Work task
Below are entries. Reproduce exactly the lines between the line holding "count & 28 \\" and the line holding "finished clean \\", inclusive, and only those.

Stored items
Context: an optimization exercise on an open-source flow, tuned for small area and a short achievable clock period. The choices shown serve that exercise and are no tape-out recipe.
The RTL was checked by simulation tests, not by an equivalence proof against the original design.

## flow/run.sh

```bash
#!/bin/bash
# synth_recipe.tcl (not shown) runs the flow's synth.tcl, then flattens the netlist and writes it again
# the make line also repeats each setting of config.mk as NAME=value (left out here)
make -C /OpenROAD-flow-scripts/flow DESIGN_CONFIG=/design/flow/config.mk WORK_HOME=/design/flow/orfs CLKGATE_MAP_FILE= SYNTH_SCRIPT=/design/flow/synth_recipe.tcl finish
```

## flow/config.mk

```make
export PLATFORM = sky130hd
export DESIGN_NAME = float_alu
export DESIGN_NICKNAME = float_alu
export VERILOG_FILES = /design/flow/design.v
export SDC_FILE = /design/flow/constraint.sdc
export NUM_CORES = 4
export LEC_CHECK = 0
export CAP_MARGIN = 20
export CORE_MARGIN = 2
export CORE_UTILIZATION = 40
export SLEW_MARGIN = 20
export SYNTH_HIERARCHICAL = 1
```

## flow/constraint.sdc

```tcl
create_clock -name core_clock -period 300.0 [get_ports {clk}]
set_input_delay 60.0000 -clock core_clock [delete_from_list [all_inputs] [get_ports {clk}]]
set_output_delay 60.0000 -clock core_clock [all_outputs]
set_load 0.01 [all_outputs]
```

## flow/design.v

```verilog
module float_alu(op,a,b,clk,out);
input [31:0] a,b;
input [2:0] op;
input clk;
output reg [31:0] out;
localparam CUT = 12;    
function [45:0] xpos;
  input [31:0] x;
  reg [7:0] e8, k; reg [22:0] m;
  begin
    m = x[22:0]; e8 = x[30:23] - 8'd127;
    if (e8 == 8'd0) xpos = 46'd1 << 23;
    else if (e8[7]) begin
      k = -e8;
      xpos = (k >= 8'd23) ? 46'd0 : {23'd0, m & ~((23'd1 << k) - 23'd1)};
    end
    else if (e8 <= 8'd23) xpos = {22'd0, 1'b1, m} << e8[4:0];
    else xpos = 46'd0;
  end
endfunction
function [5:0] ctz23;
  input [22:0] f; integer i;
  begin ctz23 = 6'd23; for (i = 22; i >= 0; i = i - 1) if (f[i]) ctz23 = i; end
endfunction
function [5:0] clz46;
  input [45:0] x; integer i;
  begin clz46 = 6'd46; for (i = 0; i <= 45; i = i + 1) if (x[i]) clz46 = 45 - i; end
endfunction
function [45:0] rev46;
  input [45:0] x; integer i;
  begin for (i = 0; i < 46; i = i + 1) rev46[i] = x[45-i]; end
endfunction
reg [31:0] ar, br; reg [2:0] opr;
always @(posedge clk) begin ar <= a; br <= b; opr <= op; end
wire [45:0] xpa = xpos(ar), xpb = xpos(br);
wire [45:0] Xa = ar[31] ? {-xpa[45:23], -xpa[22:0]} : xpa;
wire [45:0] Xb = br[31] ? {-xpb[45:23], -xpb[22:0]} : xpb;
wire [5:0] ja = ctz23(xpa[22:0]), jb = ctz23(xpb[22:0]);
wire [5:0] La = clz46(Xa), Lb = clz46(Xb);
wire is_mul = (opr == 3'd2), is_div = (opr == 3'd3);
wire [22:0] Ib = Xb[45:23];
wire [5:0] Ibs = (|Ib[22:6]) ? 6'd63 : Ib[5:0];
reg [5:0] sha; reg ra;
always @(*) begin
  ra = 1'b0; sha = 6'd0;
  case (opr)
    3'd2: begin ra = 1'b1; sha = ja; end
    3'd3: begin ra = 1'b0; sha = La; end
    3'd6: begin ra = 1'b1; sha = Ibs; end
    3'd7: begin ra = 1'b0; sha = Ibs; end
    default: ;
  endcase
end
wire [45:0] xa_in = ra ? rev46(Xa) : Xa;
wire [45:0] xa_sh = xa_in << sha;
wire [45:0] Xa_s = ra ? rev46(xa_sh) : xa_sh;
wire [5:0] shb = is_mul ? (6'd23 - ja) : Lb;
wire [45:0] xb_in = is_mul ? rev46(Xb) : Xb;
wire [45:0] xb_sh = xb_in << shb;
wire [45:0] V = is_mul ? rev46(xb_sh) : {1'b0, xb_sh[45:1]};
wire [45:0] add1 = (opr == 3'd5) ? 46'd0 : Xa_s;
wire [45:0] add2 = (opr == 3'd0) ? Xb : (opr == 3'd1) ? ~Xb : (opr == 3'd5) ? ~Xa : 46'd0;
wire addc = (opr == 3'd1) || (opr == 3'd5);
wire [45:0] SR = add1 + add2 + addc;
wire [44:0] An = Xa_s[45:1];                    
wire [46:0] Ab = {2'b00, Xa_s[44:0]};           
wire [45:0] S [0:23];
wire [45:0] C [0:23];
wire [2:0] pd [0:22];    
reg [45:0] S_r, C_r; reg [45:0] V_r; reg [23:0] Ab_r;
reg [4*CUT-1:0] dg_r;
reg div_r, mul_r, mval_r, dz_r; reg [2:0] op_r2; reg [45:0] SR_r;
reg [6:0] dsh_r; reg [5:0] s_r;
genvar gi;
generate
  for (gi = 22; gi >= 0; gi = gi - 1) begin : rows
    wire [45:0] sin, cin_;
    wire [45:0] vv;
    wire dv;
    wire [2:0] bb;   
    if (gi == 22) begin
      assign sin = is_div ? {3'b000, An[44:2]} : 46'd0;   
      assign cin_ = 46'd0;
    end else if (gi == 22 - CUT) begin
      assign sin = S_r; assign cin_ = C_r;
    end else begin
      assign sin = S[gi+1]; assign cin_ = C[gi+1];
    end
    if (gi > 22 - CUT) begin
      assign vv = V; assign dv = is_div;
      assign bb = {Xa_s[2*gi+1], Xa_s[2*gi], (gi == 0) ? 1'b0 : Xa_s[2*gi-1]};
    end else begin
      assign vv = V_r; assign dv = div_r;
      assign bb = {Ab_r[2*gi+1], Ab_r[2*gi], (gi == 0) ? 1'b0 : Ab_r[2*gi-1]};
    end
    wire [1:0] nn = (gi == 22) ? (is_div ? An[1:0] : 2'b00) : 2'b00;
    wire [6:0] est = sin[45:39] + cin_[45:39];
    wire [2:0] d3 = vv[43:41];
    reg signed [6:0] m2, m1, m0, mm1;
    always @(*) begin
      case (d3)
        3'd0: begin m2 = 12; m1 = 4; m0 = -4; mm1 = -13; end
        3'd1: begin m2 = 14; m1 = 4; m0 = -6; mm1 = -15; end
        3'd2: begin m2 = 15; m1 = 4; m0 = -6; mm1 = -16; end
        3'd3: begin m2 = 16; m1 = 4; m0 = -6; mm1 = -18; end
        3'd4: begin m2 = 18; m1 = 6; m0 = -6; mm1 = -20; end
        3'd5: begin m2 = 20; m1 = 6; m0 = -8; mm1 = -20; end
        3'd6: begin m2 = 20; m1 = 8; m0 = -8; mm1 = -22; end
        default: begin m2 = 24; m1 = 8; m0 = -8; mm1 = -24; end
      endcase
    end
    wire signed [6:0] se = est;
    reg [2:0] qd;    
    always @(*) begin
      if (se >= m2) qd = 3'b010;
      else if (se >= m1) qd = 3'b001;
      else if (se >= m0) qd = 3'b000;
      else if (se >= mm1) qd = 3'b101;
      else qd = 3'b110;
    end
    reg [2:0] bd;
    always @(*) begin
      case (bb)
        3'b000, 3'b111: bd = 3'b000;
        3'b001, 3'b010: bd = 3'b101;
        3'b011: bd = 3'b110;
        3'b100: bd = 3'b010;
        default: bd = 3'b001;
      endcase
    end
    wire [2:0] e = dv ? qd : bd;
    wire inv = ~e[2] & (e[1] | e[0]);
    wire [45:0] mg = e[1] ? {vv[44:0], 1'b0} : (e[0] ? vv : 46'd0);
    wire [45:0] o = mg ^ {46{inv}};
    wire [45:0] ys = {sin[43:0], nn};
    wire [45:0] yc = {cin_[43:0], 1'b0, inv};
    wire [45:0] so, cy;
    if (gi == 22) begin
      assign so = ys ^ yc ^ o;
      assign cy = (ys & yc) | (ys & o) | (yc & o);
    end else begin
      assign so[1:0] = {o[1], yc[0] ^ o[0]};
      assign cy[1:0] = {1'b0, yc[0] & o[0]};
      csa #(.W(43)) u (.a(ys[44:2]), .b(yc[44:2]), .c(o[44:2]), .s(so[44:2]), .cy(cy[44:2]));
      assign so[45] = ys[45] ^ yc[45] ^ o[45];
      assign cy[45] = 1'b0;
    end
    assign S[gi] = so;
    assign C[gi] = {cy[44:0], 1'b0};
    assign pd[gi] = e;
  end
endgenerate
wire [6:0] dsh = {1'b0, La} - {1'b0, Lb} + 7'd45;
wire [5:0] sdiv = 6'd23 + ja - jb;
wire [6:0] jsum = {1'b0, ja} + {1'b0, jb};
integer k;
always @(posedge clk) begin
  S_r <= S[23-CUT]; C_r <= C[23-CUT]; V_r <= V; Ab_r <= Xa_s[23:0];
  for (k = 0; k < CUT; k = k + 1) begin
    dg_r[4*k +: 4] <= {pd[22-k][2], pd[22-k][1:0]};
  end
  div_r <= is_div; mul_r <= is_mul; op_r2 <= opr;
  mval_r <= (jsum >= 7'd23);
  dz_r <= (Xa == 46'd0) || (Xb == 46'd0);
  SR_r <= SR; dsh_r <= dsh; s_r <= sdiv;
end
wire [45:0] T = S[0] + C[0];
wire rneg = T[45];
reg [45:0] Pq, Mq;
integer j;
always @(*) begin
  Pq = 0; Mq = 0;
  for (j = 0; j < 23; j = j + 1) begin
    if (j > 22 - CUT) begin
      if (dg_r[4*(22-j)+2]) Mq[2*j +: 2] = dg_r[4*(22-j) +: 2];
      else Pq[2*j +: 2] = dg_r[4*(22-j) +: 2];
    end else begin
      if (pd[j][2]) Mq[2*j +: 2] = pd[j][1:0];
      else Pq[2*j +: 2] = pd[j][1:0];
    end
  end
end
wire [45:0] qv = Pq - Mq - rneg;
wire [68:0] qx = {qv[44:0], 24'd0};
wire [68:0] qs = qx >> dsh_r;
wire [45:0] dmask = ~((46'd1 << s_r) - 46'd1);
wire [45:0] divres = dz_r ? 46'd0 : (qs[45:0] & dmask);
wire [45:0] mulres = mval_r ? T[45:0] : 46'd0;
wire [45:0] R = mul_r ? mulres : div_r ? divres : SR_r;
wire nf = (op_r2 == 3'd0) ? (R == 46'h200000000000) : R[45];
wire [45:0] X = R[45] ? -R : R;
reg [4:0] jo; integer i;
always @(*) begin
  jo = 0;
  for (i = 1; i <= 22; i = i + 1) if (X[23+i]) jo = i;
end
wire [45:0] Xsh = X >> jo;
always @(posedge clk) begin
  if (X == 0) out <= 32'd0;
  else if (X[45:23] != 0) out <= {nf, 8'd127 + {3'd0, jo}, Xsh[22:0]};
  else out <= {nf, 8'd148, X[21:0], 1'b0};
end
endmodule
module csa #(parameter W = 8) (input [W-1:0] a, input [W-1:0] b, input [W-1:0] c,
                               output [W-1:0] s, output [W-1:0] cy);
  assign s = a ^ b ^ c;
  assign cy = (a & b) | (a & c) | (b & c);
endmodule
```

==> impl_table.tex, run 1 <==
\begin{tabular}{lr}
\hline
Metric & Value \\
\hline
\multicolumn{2}{l}{\textbf{Layout}} \\
\quad Layout-stage area growth over the synthesis result & 4.23\% \\
\quad Storage element area & 7170 um2 \\
\quad Area used by multi-input combinational logic & 97,200 um2 \\
\quad Count of nets after finishing & 15.7k \\
\quad Fillers & 28.5k \\
\quad Share of cells above drive strength 1 & 7.05\% \\
\multicolumn{2}{l}{\textbf{Routing}} \\
\quad Number of remaining DRC errors & 0 \\
\quad WL/cell & 28.6 um \\
\quad DRC violation total after the first TritonRoute iteration & 18.1k \\
\quad Vias after detailed routing & 118k \\
\quad Drt first pass iters & 10 \\
\quad Number of vias per cell after detailed routing & 6.67 \\
\quad Remaining antenna violation count & 0 \\
\quad DRT Wirelength & 506,000 um \\
\multicolumn{2}{l}{\textbf{Floorplanning}} \\
\quad Die Footprint & 283,000 um2 \\
\quad Number of top-level pins & 100 \\
\quad Area of the core & 277,000 um2 \\
\quad Placement Rows & 193 \\
\quad Width of the chip & 532 um \\
\quad Die Y-Extent & 532 um \\
\quad Starting density of the core & 40.3\% \\
\multicolumn{2}{l}{\textbf{STA}} \\
\quad Worst rel slew slack & 15.8\% \\
\quad Min Tclk post-route & 68.13 ns \\
\quad Post-layout worst setup margin & 231.87 ns \\
\quad Summed negative setup slack over all endpoints & 0 ns \\
\quad Actual slew at the worst max-slew pin & 1.26 ns \\
\quad Worst setup skew after layout & 0.121 ns \\
\quad Timing-limited maximum frequency & 14.7 MHz \\
\quad Hold violation count in the final report & 0 \\
\quad Number of slew-limit violations in the final report & 0 \\
\quad Final Setup Violations & 0 \\
\quad Fin crit share & 22.7\% \\
\quad Setup repair after global routing missed its margin & false \\
\multicolumn{2}{l}{\textbf{Worst setup path}} \\
\quad Crit path buf inv count & 29 \\
\quad Launching instance or port of the critical path & V\_r[43] \\
\quad Worst Setup End Kind & flip-flop \\
\quad Worst EP arrival & 68.71 ns \\
\quad Launch instance of the worst register-to-register path & V\_r[43] \\
\quad Max Fanout on Critical Path & 92 \\
\quad Worst path depth & 253 \\
\quad Worst reg2reg path endpoint & out[12] \\
\quad Crit-path slowest cell & sky130\_fd\_sc\_hd\_\_a221oi\_1 \\
\quad Critical path's top delay family & compound AO/OA/AOI/OAI gates \\
\quad Crit Path Class & reg -> reg \\
\quad Reg-to-reg slack, setup & 231.87 ns \\
\quad Depth of the most critical reg-to-reg path & 253 \\
\quad Longest individual stage delay on the worst path & 0.93 ns \\
\quad Dominant cell type by count on the critical path & sky130\_fd\_sc\_hd\_\_a21oi\_1 \\
\quad Startpoint types & flip-flop \\
\quad Worst path required time & 300.58 ns \\
\multicolumn{2}{l}{\textbf{Synthesis}} \\
\quad Ys async rst share & 0\% \\
\quad Fraction of synthesized area in multiplexers & 5.67\% \\
\quad Seq cells post-synth & 357 \\
\quad Fraction of the mapped netlist area in simple logic gates & 17.3\% \\
\quad Proportion of synthesized chip area in sequential cells & 6.41\% \\
\quad Top cell type by total area after synthesis & sky130\_fd\_sc\_hd\_\_fa\_1 \\
\quad Share of synthesized cell area in full adder, half adder and majority cells & 25.4\% \\
\quad Number of synthesized flops with an enable pin & 0 \\
\quad Post-synthesis area per instance & 7.59 um2 \\
\quad Number of distinct library cell variants in the gate-level netlist after synthesis & 149 \\
\quad Compound-gate portion of the synthesized area & 30.2\% \\
\quad Gate Count Post-Synth & 14.7k \\
\quad Prevailing post-synth register cell & sky130\_fd\_sc\_hd\_\_dfxtp\_1 \\
\quad Share of the synthesized area in the top cell type & 17.5\% \\
\quad Synth Cell Area & 112,000 um2 \\
\quad Main combinational cell family by area after synthesis & compound AO/OA/AOI/OAI gates \\
\quad Post-Synth XOR/XNOR Area & 7.76\% \\
\quad Number of warnings issued by yosys & 7 \\
\quad Cell types with the largest area share after synthesis & sky130\_fd\_sc\_hd\_\_fa\_1, sky130\_fd\_sc\_hd\_\_ha\_1, sky130\_fd\_sc\_hd\_\_dfxtp\_1, sky130\_fd\_sc\_hd\_\_a21oi\_1, sky130\_fd\_sc\_hd\_\_nor2\_1 \\
\multicolumn{2}{l}{\textbf{Global routing}} \\
\quad Via count of the first global-routing pass & 108k \\
\quad Largest net degree at the start of global routing & 97 \\
\quad Total grt overflow & 0 \\
\quad Initial antenna violation count & 28 \\
\quad Global-route wire length before repair & 740,000 um \\
\quad Total routing usage reported by global routing & 34.0\% \\
\multicolumn{2}{l}{\textbf{Clocking}} \\
\quad Root buffer cell & sky130\_fd\_sc\_hd\_\_clkbuf\_16 \\
\quad Number of buffers added for setup after CTS & 0 \\
\quad Count of cells resized by post-cts repair & 0 \\
\quad Total CTS buffers & 46 \\
\quad Clock transition at path regs & 0.07 ns \\
\quad H-tree level count & 2 \\
\quad Number of hold-repair buffers added at the cts stage & 0 \\
\quad Largest buffer count on any clock path & 3 \\
\quad Clock sink total & 357 \\
\quad TritonCTS clock tree & done \\
\quad Worst skew pair latency & 0.75 ns \\
\multicolumn{2}{l}{\textbf{Placement}} \\
\quad Detailed-placement wirelength estimate & 391,000 um \\
\quad Routability-driven placement congestion ratio & 1.08 \\
\quad Worst slack at placement & 232.82 ns \\
\quad I/O Buffers & 99 \\
\multicolumn{2}{l}{\textbf{Flow run}} \\
\quad Number of maximum-capacitance constraint violations & 0 \\
\multicolumn{2}{l}{\textbf{Run status}} \\
\quad Result of the run & finished clean \\
\multicolumn{2}{l}{\textbf{Hold path}} \\
\quad Hold crit path type & reg -> reg \\
\quad HP Start & op\_r2[2] \\
\quad Endpoint of the worst hold path & out[31] \\
\quad Hold path depth & 2 \\
\hline
\end{tabular}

Response
\quad Initial antenna violation count & 28 \\
\quad Global-route wire length before repair & 740,000 um \\
\quad Total routing usage reported by global routing & 34.0\% \\
\multicolumn{2}{l}{\textbf{Clocking}} \\
\quad Root buffer cell & sky130\_fd\_sc\_hd\_\_clkbuf\_16 \\
\quad Number of buffers added for setup after CTS & 0 \\
\quad Count of cells resized by post-cts repair & 0 \\
\quad Total CTS buffers & 46 \\
\quad Clock transition at path regs & 0.07 ns \\
\quad H-tree level count & 2 \\
\quad Number of hold-repair buffers added at the cts stage & 0 \\
\quad Largest buffer count on any clock path & 3 \\
\quad Clock sink total & 357 \\
\quad TritonCTS clock tree & done \\
\quad Worst skew pair latency & 0.75 ns \\
\multicolumn{2}{l}{\textbf{Placement}} \\
\quad Detailed-placement wirelength estimate & 391,000 um \\
\quad Routability-driven placement congestion ratio & 1.08 \\
\quad Worst slack at placement & 232.82 ns \\
\quad I/O Buffers & 99 \\
\multicolumn{2}{l}{\textbf{Flow run}} \\
\quad Number of maximum-capacitance constraint violations & 0 \\
\multicolumn{2}{l}{\textbf{Run status}} \\
\quad Result of the run & finished clean \\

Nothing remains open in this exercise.